Look below for the lines from the one with "max in group" to the one with "-- layer usage", and copy exactly those lines, both ends included.

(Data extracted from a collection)
··········

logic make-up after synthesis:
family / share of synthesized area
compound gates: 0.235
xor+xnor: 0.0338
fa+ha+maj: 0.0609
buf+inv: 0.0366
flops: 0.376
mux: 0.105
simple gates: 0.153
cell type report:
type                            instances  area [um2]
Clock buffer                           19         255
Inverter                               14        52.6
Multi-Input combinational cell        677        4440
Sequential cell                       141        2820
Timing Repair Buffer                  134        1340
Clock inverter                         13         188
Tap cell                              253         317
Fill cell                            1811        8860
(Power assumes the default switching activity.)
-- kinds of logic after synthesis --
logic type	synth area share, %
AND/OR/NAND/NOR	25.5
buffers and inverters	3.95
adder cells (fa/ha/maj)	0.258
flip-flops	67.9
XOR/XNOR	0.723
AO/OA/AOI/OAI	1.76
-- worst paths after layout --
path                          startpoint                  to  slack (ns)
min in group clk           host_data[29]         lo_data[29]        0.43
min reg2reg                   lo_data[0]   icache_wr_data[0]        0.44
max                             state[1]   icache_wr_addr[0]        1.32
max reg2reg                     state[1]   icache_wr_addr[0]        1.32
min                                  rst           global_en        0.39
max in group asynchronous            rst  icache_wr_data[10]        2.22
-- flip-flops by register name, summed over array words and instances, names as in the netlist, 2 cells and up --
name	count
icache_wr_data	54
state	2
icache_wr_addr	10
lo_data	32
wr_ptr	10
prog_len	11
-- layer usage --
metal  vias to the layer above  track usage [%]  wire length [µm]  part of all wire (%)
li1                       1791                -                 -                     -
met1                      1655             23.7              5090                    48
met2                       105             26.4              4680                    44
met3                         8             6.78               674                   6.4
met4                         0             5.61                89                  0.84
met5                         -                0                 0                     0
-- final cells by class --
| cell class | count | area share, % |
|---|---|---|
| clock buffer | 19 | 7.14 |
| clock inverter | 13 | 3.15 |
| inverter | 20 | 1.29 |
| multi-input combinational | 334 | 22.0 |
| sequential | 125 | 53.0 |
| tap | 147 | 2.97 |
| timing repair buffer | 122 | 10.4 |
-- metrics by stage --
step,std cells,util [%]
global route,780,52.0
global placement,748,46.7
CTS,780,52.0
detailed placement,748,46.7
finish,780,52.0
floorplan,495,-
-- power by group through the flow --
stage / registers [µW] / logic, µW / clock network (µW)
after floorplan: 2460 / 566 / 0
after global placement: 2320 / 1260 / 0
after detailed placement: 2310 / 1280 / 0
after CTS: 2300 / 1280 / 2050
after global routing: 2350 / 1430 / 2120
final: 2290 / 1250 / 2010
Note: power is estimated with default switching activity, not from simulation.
$ cat config.mk
export PLATFORM = sky130hd
export DESIGN_NAME = ibex_fetch_align_fifo_flat
export DESIGN_NICKNAME = d
export VERILOG_FILES = /design/src/rtl/ibex_fetch_align_fifo_pkg.sv /design/src/rtl/ibex_fetch_align_fifo_if.sv /design/src/rtl/ibex_fetch_align_fifo.sv /design/src/flat_wrapper.sv
export SDC_FILE = /design/constraint.sdc
export NUM_CORES = 1
export LEC_CHECK = 0
export CELL_PAD_IN_SITES_DETAIL_PLACEMENT = 2
export CELL_PAD_IN_SITES_GLOBAL_PLACEMENT = 2
export CORE_UTILIZATION = 35
export CTS_BUF_LIST = sky130_fd_sc_hd__clkbuf_16
export DETAILED_ROUTE_END_ITERATION = 8
export PLACE_DENSITY = 0.83
export SYNTH_ARGS = -nofsm -noshare
export SYNTH_HDL_FRONTEND = slang
export SYNTH_SLANG_ARGS = --single-unit
$ cat constraint.sdc
create_clock -name clk_i -period 10.7 [get_ports clk_i]
set_input_delay 2.14 -clock clk_i [delete_from_list [all_inputs] [get_ports clk_i]]
set_output_delay 2.14 -clock clk_i [all_outputs]
set_load 0.1 [all_outputs]
$ cat src/rtl/count_timer_arbiter_if.sv
// Requester-side bus of the shared counter timer: requests/limits in, grant/done/count/busy out.
interface count_timer_arbiter_if
    import count_timer_pkg::*;
#(
    parameter int unsigned NREQ  = NREQ_DEF,
    parameter int unsigned CNT_W = CNT_W_DEF
);

    logic [NREQ-1:0]       req;
    logic [NREQ*CNT_W-1:0] limit;
    logic [NREQ-1:0]       gnt;
    logic [NREQ-1:0]       done;
    logic [CNT_W-1:0]      count;
    logic                  busy;

    modport master (
        output req, limit,
        input  gnt, done, count, busy
    );

    modport slave (
        input  req, limit,
        output gnt, done, count, busy
    );

endinterface

$ cat src/rtl/count_timer_arbiter_rr_arbiter.sv
// Combinational winner select: round-robin from ptr_i+1, or lowest index when
// ARB_FIXED_PRIO_EN is defined (pointer input removed in that build).
module rr_arbiter
    import count_timer_pkg::*;
#(
    parameter int unsigned NREQ  = NREQ_DEF,
    parameter int unsigned IDX_W = $clog2(NREQ)
) (
    input  logic [NREQ-1:0]  req_i,
`ifndef ARB_FIXED_PRIO_EN
    input  logic [IDX_W-1:0] ptr_i,
`endif
    output logic [NREQ-1:0]  gnt_c_o,
    output logic [IDX_W-1:0] idx_c_o
);

    logic found;

`ifdef ARB_FIXED_PRIO_EN
    always_comb begin
        found   = 1'b0;
        idx_c_o = '0;
        for (int unsigned k = 0; k < NREQ; k++) begin
            if (!found && req_i[IDX_W'(k)]) begin
                found   = 1'b1;
                idx_c_o = IDX_W'(k);
            end
        end
    end
`else
    // Search starts just after the last winner and wraps, so it ends on the pointer itself
    always_comb begin
        int unsigned j;
        found   = 1'b0;
        idx_c_o = '0;
        j       = 0;
        for (int unsigned k = 1; k <= NREQ; k++) begin
            j = (32'(ptr_i) + k) % NREQ;
            if (!found && req_i[IDX_W'(j)]) begin
                found   = 1'b1;
                idx_c_o = IDX_W'(j);
            end
        end
    end
`endif

    assign gnt_c_o = found ? NREQ'(onehot(IDX_W_MAX'(idx_c_o))) : '0;

endmodule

··········

Finished task –
max in group asynchronous            rst  icache_wr_data[10]        2.22
-- flip-flops by register name, summed over array words and instances, names as in the netlist, 2 cells and up --
name	count
icache_wr_data	54
state	2
icache_wr_addr	10
lo_data	32
wr_ptr	10
prog_len	11
-- layer usage --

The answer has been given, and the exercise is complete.